External RAM shares the normal RAM address space after initialization (which can be done in the turnkey action). It is accessible without further changes.
For RAM only there is the special word pair c@/c! which operate with the lower half of a stack cell. The upper byte is either ignored or set to 0 (zero).
All other types of external memory need special handling, which may be masked with the block word set.
Input Output¶
amforth uses character terminal IO. A serial console is used. All IO is based upon the standard words EMIT/EMIT? and KEY/KEY?. Additionally the word /KEY is used to signal the sender to stop. All these words are deferred words in the USER area and can be changed with the IS command.

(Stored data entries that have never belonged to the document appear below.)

<file path="src/rtl/multicycle_ctrl_if.sv">
// Datapath-facing signal bundle for the multi-cycle RISC-V control FSM.
// The controller uses the master modport; the datapath/bench uses slave.
interface multicycle_ctrl_if #(
    parameter int unsigned CNT_W = 32
);
    logic [6:0]       op;
    logic             Zero;
    logic             mem_ready;
    logic             PCWrite;
    logic             AdrSrc;
    logic             IRWrite;
    logic             MemWrite;
    logic             RegWrite;
    logic [1:0]       ResultSrc;
    logic [1:0]       ALUSrcA;
    logic [1:0]       ALUSrcB;
    logic [1:0]       ALUOp;
    logic [1:0]       ImmSrc;
    logic             instr_done;
    logic             illegal;
    logic [CNT_W-1:0] instret;
    logic [3:0]       state;

    modport master (
        input  op, Zero, mem_ready,
        output PCWrite, AdrSrc, IRWrite, MemWrite, RegWrite, ResultSrc,
               ALUSrcA, ALUSrcB, ALUOp, ImmSrc, instr_done, illegal,
               instret, state
    );

    modport slave (
        output op, Zero, mem_ready,
        input  PCWrite, AdrSrc, IRWrite, MemWrite, RegWrite, ResultSrc,
               ALUSrcA, ALUSrcB, ALUOp, ImmSrc, instr_done, illegal,
               instret, state
    );
endinterface

</file>
<file path="src/rtl/multicycle_ctrl.sv">
// Multi-cycle RISC-V control FSM: sequences fetch/decode/execute/memory/writeback,
// drives datapath selects and enables, and counts retired instructions.
module multicycle_ctrl #(
    parameter int unsigned CNT_W = 32
) (
    input  logic             clk,
    input  logic             rst_n,
    multicycle_ctrl_if.master bus
);
    typedef enum logic [3:0] {
        S_FETCH    = 4'd0,
        S_DECODE   = 4'd1,
        S_MEMADR   = 4'd2,
        S_MEMREAD  = 4'd3,
        S_MEMWB    = 4'd4,
        S_MEMWRITE = 4'd5,
        S_EXECR    = 4'd6,
        S_EXECI    = 4'd7,
        S_ALUWB    = 4'd8,
        S_BEQ      = 4'd9
    } state_t;

    localparam logic [6:0] OP_LW  = 7'b0000011;
    localparam logic [6:0] OP_SW  = 7'b0100011;
    localparam logic [6:0] OP_R   = 7'b0110011;
    localparam logic [6:0] OP_I   = 7'b0010011;
    localparam logic [6:0] OP_BEQ = 7'b1100011;

    state_t           r_state;
    state_t           w_next;
    logic [CNT_W-1:0] r_instret;
    logic             w_pcwrite, w_irwrite, w_memwrite, w_regwrite;
    logic             w_done, w_illegal, w_adrsrc;
    logic [1:0]       w_resultsrc, w_alusrca, w_alusrcb, w_aluop, w_immsrc;

    always_ff @(posedge clk or negedge rst_n) begin
        if (!rst_n) r_state <= S_FETCH;
        else        r_state <= w_next;
    end

    always_comb begin
        w_next      = S_FETCH;
        w_pcwrite   = 1'b0;
        w_irwrite   = 1'b0;
        w_memwrite  = 1'b0;
        w_regwrite  = 1'b0;
        w_done      = 1'b0;
        w_illegal   = 1'b0;
        w_adrsrc    = 1'b0;
        w_resultsrc = 2'b00;
        w_alusrca   = 2'b00;
        w_alusrcb   = 2'b00;
        w_aluop     = 2'b00;
        case (r_state)
            S_FETCH: begin
                w_resultsrc = 2'b10;
                w_alusrcb   = 2'b10;
                w_pcwrite   = bus.mem_ready;
                w_irwrite   = bus.mem_ready;
                w_next      = bus.mem_ready ? S_DECODE : S_FETCH;
            end
            S_DECODE: begin
                w_alusrca = 2'b01;
                w_alusrcb = 2'b01;
                case (bus.op)
                    OP_LW, OP_SW: w_next = S_MEMADR;
                    OP_R:         w_next = S_EXECR;
                    OP_I:         w_next = S_EXECI;
                    OP_BEQ:       w_next = S_BEQ;
                    default:      w_illegal = 1'b1;
                endcase
            end
            S_MEMADR: begin
                w_alusrca = 2'b10;
                w_alusrcb = 2'b01;
                w_next    = (bus.op == OP_SW) ? S_MEMWRITE : S_MEMREAD;
            end
            S_MEMREAD: begin
                w_adrsrc = 1'b1;
                w_next   = bus.mem_ready ? S_MEMWB : S_MEMREAD;
            end
            S_MEMWB: begin
                w_resultsrc = 2'b01;
                w_regwrite  = 1'b1;
                w_done      = 1'b1;
            end
            S_MEMWRITE: begin
                w_adrsrc   = 1'b1;
                w_memwrite = 1'b1;
                w_done     = bus.mem_ready;
                w_next     = bus.mem_ready ? S_FETCH : S_MEMWRITE;
            end
            S_EXECR: begin
                w_alusrca = 2'b10;
                w_aluop   = 2'b10;
                w_next    = S_ALUWB;
            end
            S_EXECI: begin
                w_alusrca = 2'b10;
                w_alusrcb = 2'b01;
                w_aluop   = 2'b10;
                w_next    = S_ALUWB;
            end
            S_ALUWB: begin
                w_regwrite = 1'b1;
                w_done     = 1'b1;
            end
            S_BEQ: begin
                w_alusrca = 2'b10;
                w_aluop   = 2'b01;
                w_pcwrite = bus.Zero;
                w_done    = 1'b1;
            end
            default: w_next = S_FETCH;
        endcase
    end

    always_comb begin
        w_immsrc = 2'b00;
        if (bus.op == OP_SW)       w_immsrc = 2'b01;
        else if (bus.op == OP_BEQ) w_immsrc = 2'b10;
    end

    always_ff @(posedge clk or negedge rst_n) begin
        if (!rst_n)      r_instret <= '0;
        else if (w_done) r_instret <= r_instret + CNT_W'(1);
    end

    // Enables are gated by rst_n so a reset kills them without waiting for a clock.
    assign bus.PCWrite    = w_pcwrite  & rst_n;
    assign bus.IRWrite    = w_irwrite  & rst_n;
    assign bus.MemWrite   = w_memwrite & rst_n;
    assign bus.RegWrite   = w_regwrite & rst_n;
    assign bus.instr_done = w_done     & rst_n;
    assign bus.illegal    = w_illegal  & rst_n;
    assign bus.AdrSrc     = w_adrsrc;
    assign bus.ResultSrc  = w_resultsrc;
    assign bus.ALUSrcA    = w_alusrca;
    assign bus.ALUSrcB    = w_alusrcb;
    assign bus.ALUOp      = w_aluop;
    assign bus.ImmSrc     = w_immsrc;
    assign bus.instret    = r_instret;
    assign bus.state      = r_state;
endmodule

</file>
<file path="src/flat_wrapper.sv">
// flat-port wrapper written by rule: the top's interface ports become plain ports
module multicycle_ctrl_flat 
#(
    parameter int unsigned CNT_W = 32
)
  (clk, rst_n, bus_op, bus_Zero, bus_mem_ready, bus_PCWrite, bus_AdrSrc, bus_IRWrite, bus_MemWrite, bus_RegWrite, bus_ResultSrc, bus_ALUSrcA, bus_ALUSrcB, bus_ALUOp, bus_ImmSrc, bus_instr_done, bus_illegal, bus_instret, bus_state);
  multicycle_ctrl_if #(.CNT_W(CNT_W)) bus_i ();
  input  logic clk;
  input  logic rst_n;
  input wire logic [$bits(bus_i.op)-1:0] bus_op;
  input wire logic [$bits(bus_i.Zero)-1:0] bus_Zero;
  input wire logic [$bits(bus_i.mem_ready)-1:0] bus_mem_ready;
  output wire logic [$bits(bus_i.PCWrite)-1:0] bus_PCWrite;
  output wire logic [$bits(bus_i.AdrSrc)-1:0] bus_AdrSrc;
  output wire logic [$bits(bus_i.IRWrite)-1:0] bus_IRWrite;
  output wire logic [$bits(bus_i.MemWrite)-1:0] bus_MemWrite;
  output wire logic [$bits(bus_i.RegWrite)-1:0] bus_RegWrite;
  output wire logic [$bits(bus_i.ResultSrc)-1:0] bus_ResultSrc;
  output wire logic [$bits(bus_i.ALUSrcA)-1:0] bus_ALUSrcA;
  output wire logic [$bits(bus_i.ALUSrcB)-1:0] bus_ALUSrcB;
  output wire logic [$bits(bus_i.ALUOp)-1:0] bus_ALUOp;
  output wire logic [$bits(bus_i.ImmSrc)-1:0] bus_ImmSrc;
  output wire logic [$bits(bus_i.instr_done)-1:0] bus_instr_done;
  output wire logic [$bits(bus_i.illegal)-1:0] bus_illegal;
  output wire logic [$bits(bus_i.instret)-1:0] bus_instret;
  output wire logic [$bits(bus_i.state)-1:0] bus_state;
  assign bus_i.op = bus_op;
  assign bus_i.Zero = bus_Zero;
  assign bus_i.mem_ready = bus_mem_ready;
  assign bus_PCWrite = bus_i.PCWrite;
  assign bus_AdrSrc = bus_i.AdrSrc;
  assign bus_IRWrite = bus_i.IRWrite;
  assign bus_MemWrite = bus_i.MemWrite;
  assign bus_RegWrite = bus_i.RegWrite;
  assign bus_ResultSrc = bus_i.ResultSrc;
  assign bus_ALUSrcA = bus_i.ALUSrcA;
  assign bus_ALUSrcB = bus_i.ALUSrcB;
  assign bus_ALUOp = bus_i.ALUOp;
  assign bus_ImmSrc = bus_i.ImmSrc;
  assign bus_instr_done = bus_i.instr_done;
  assign bus_illegal = bus_i.illegal;
  assign bus_instret = bus_i.instret;
  assign bus_state = bus_i.state;
  multicycle_ctrl #(.CNT_W(CNT_W)) u_core (.clk(clk), .rst_n(rst_n), .bus(bus_i));
endmodule
</file>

The predefined words use an interrupt driven IO with a buffer for input and output. They do not implement a handshake procedure (XON/XOFF or CTS/RTS). The default terminal device is selected at compile time.

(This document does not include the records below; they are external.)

## config.mk

```make
export PLATFORM = sky130hd
export DESIGN_NAME = uart_rx_fifo_flat
export DESIGN_NICKNAME = d
export VERILOG_FILES = /design/src/rtl/uart_pkg.sv /design/src/rtl/uart_rx_fifo_if.sv /design/src/rtl/uart_sat_cnt.sv /design/src/rtl/uart_rx_fifo.sv /design/src/flat_wrapper.sv
export SDC_FILE = /design/constraint.sdc
export NUM_CORES = 1
export LEC_CHECK = 0
export CAP_MARGIN = 20
export CELL_PAD_IN_SITES_DETAIL_PLACEMENT = 1
export CELL_PAD_IN_SITES_GLOBAL_PLACEMENT = 1
export CORE_UTILIZATION = 35
export CTS_BUF_LIST = sky130_fd_sc_hd__clkbuf_4 sky130_fd_sc_hd__clkbuf_8
export DETAILED_ROUTE_END_ITERATION = 8
export GPL_ROUTABILITY_DRIVEN = 0
export PLACE_DENSITY_LB_ADDON = 0.1
export SETUP_SLACK_MARGIN = 0.1
export SLEW_MARGIN = 10
export SYNTH_ARGS = -nofsm -noshare
export SYNTH_HDL_FRONTEND = slang
export SYNTH_SLANG_ARGS = --single-unit
```

## constraint.sdc

```tcl
create_clock -name clk_50mhz -period 2.5 [get_ports clk_50mhz]
set_input_delay 0.5 -clock clk_50mhz [delete_from_list [all_inputs] [get_ports clk_50mhz]]
set_output_delay 0.5 -clock clk_50mhz [all_outputs]
set_load 0.02 [all_outputs]
```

These basic words include a call to the PAUSE command to enable the use of multitasking.
Other IO depend on the hardware connected to the micro controller. Code exists to use LCD and TV devices. CAN, USB or I2C are possible as well. Another use of the redirect feature is the following: consider some input data in external EEPROM (or SD-Cards). To read it, the words KEY and KEY? can be redirected to fetch the data from them.
Strings¶
Strings can be stored in two areas: RAM and FLASH. It is not possible to distinguish between the storage areas based on the addresses found on the data stack, it’s up to the developer to keep track.
Strings are stored as counted strings with a 16 bit counter value (1 flash cell) Strings in flash are compressed: two consecutive characters (bytes) are placed into one flash cell. The standard word S” copies the string from the RAM into flash using the word S,.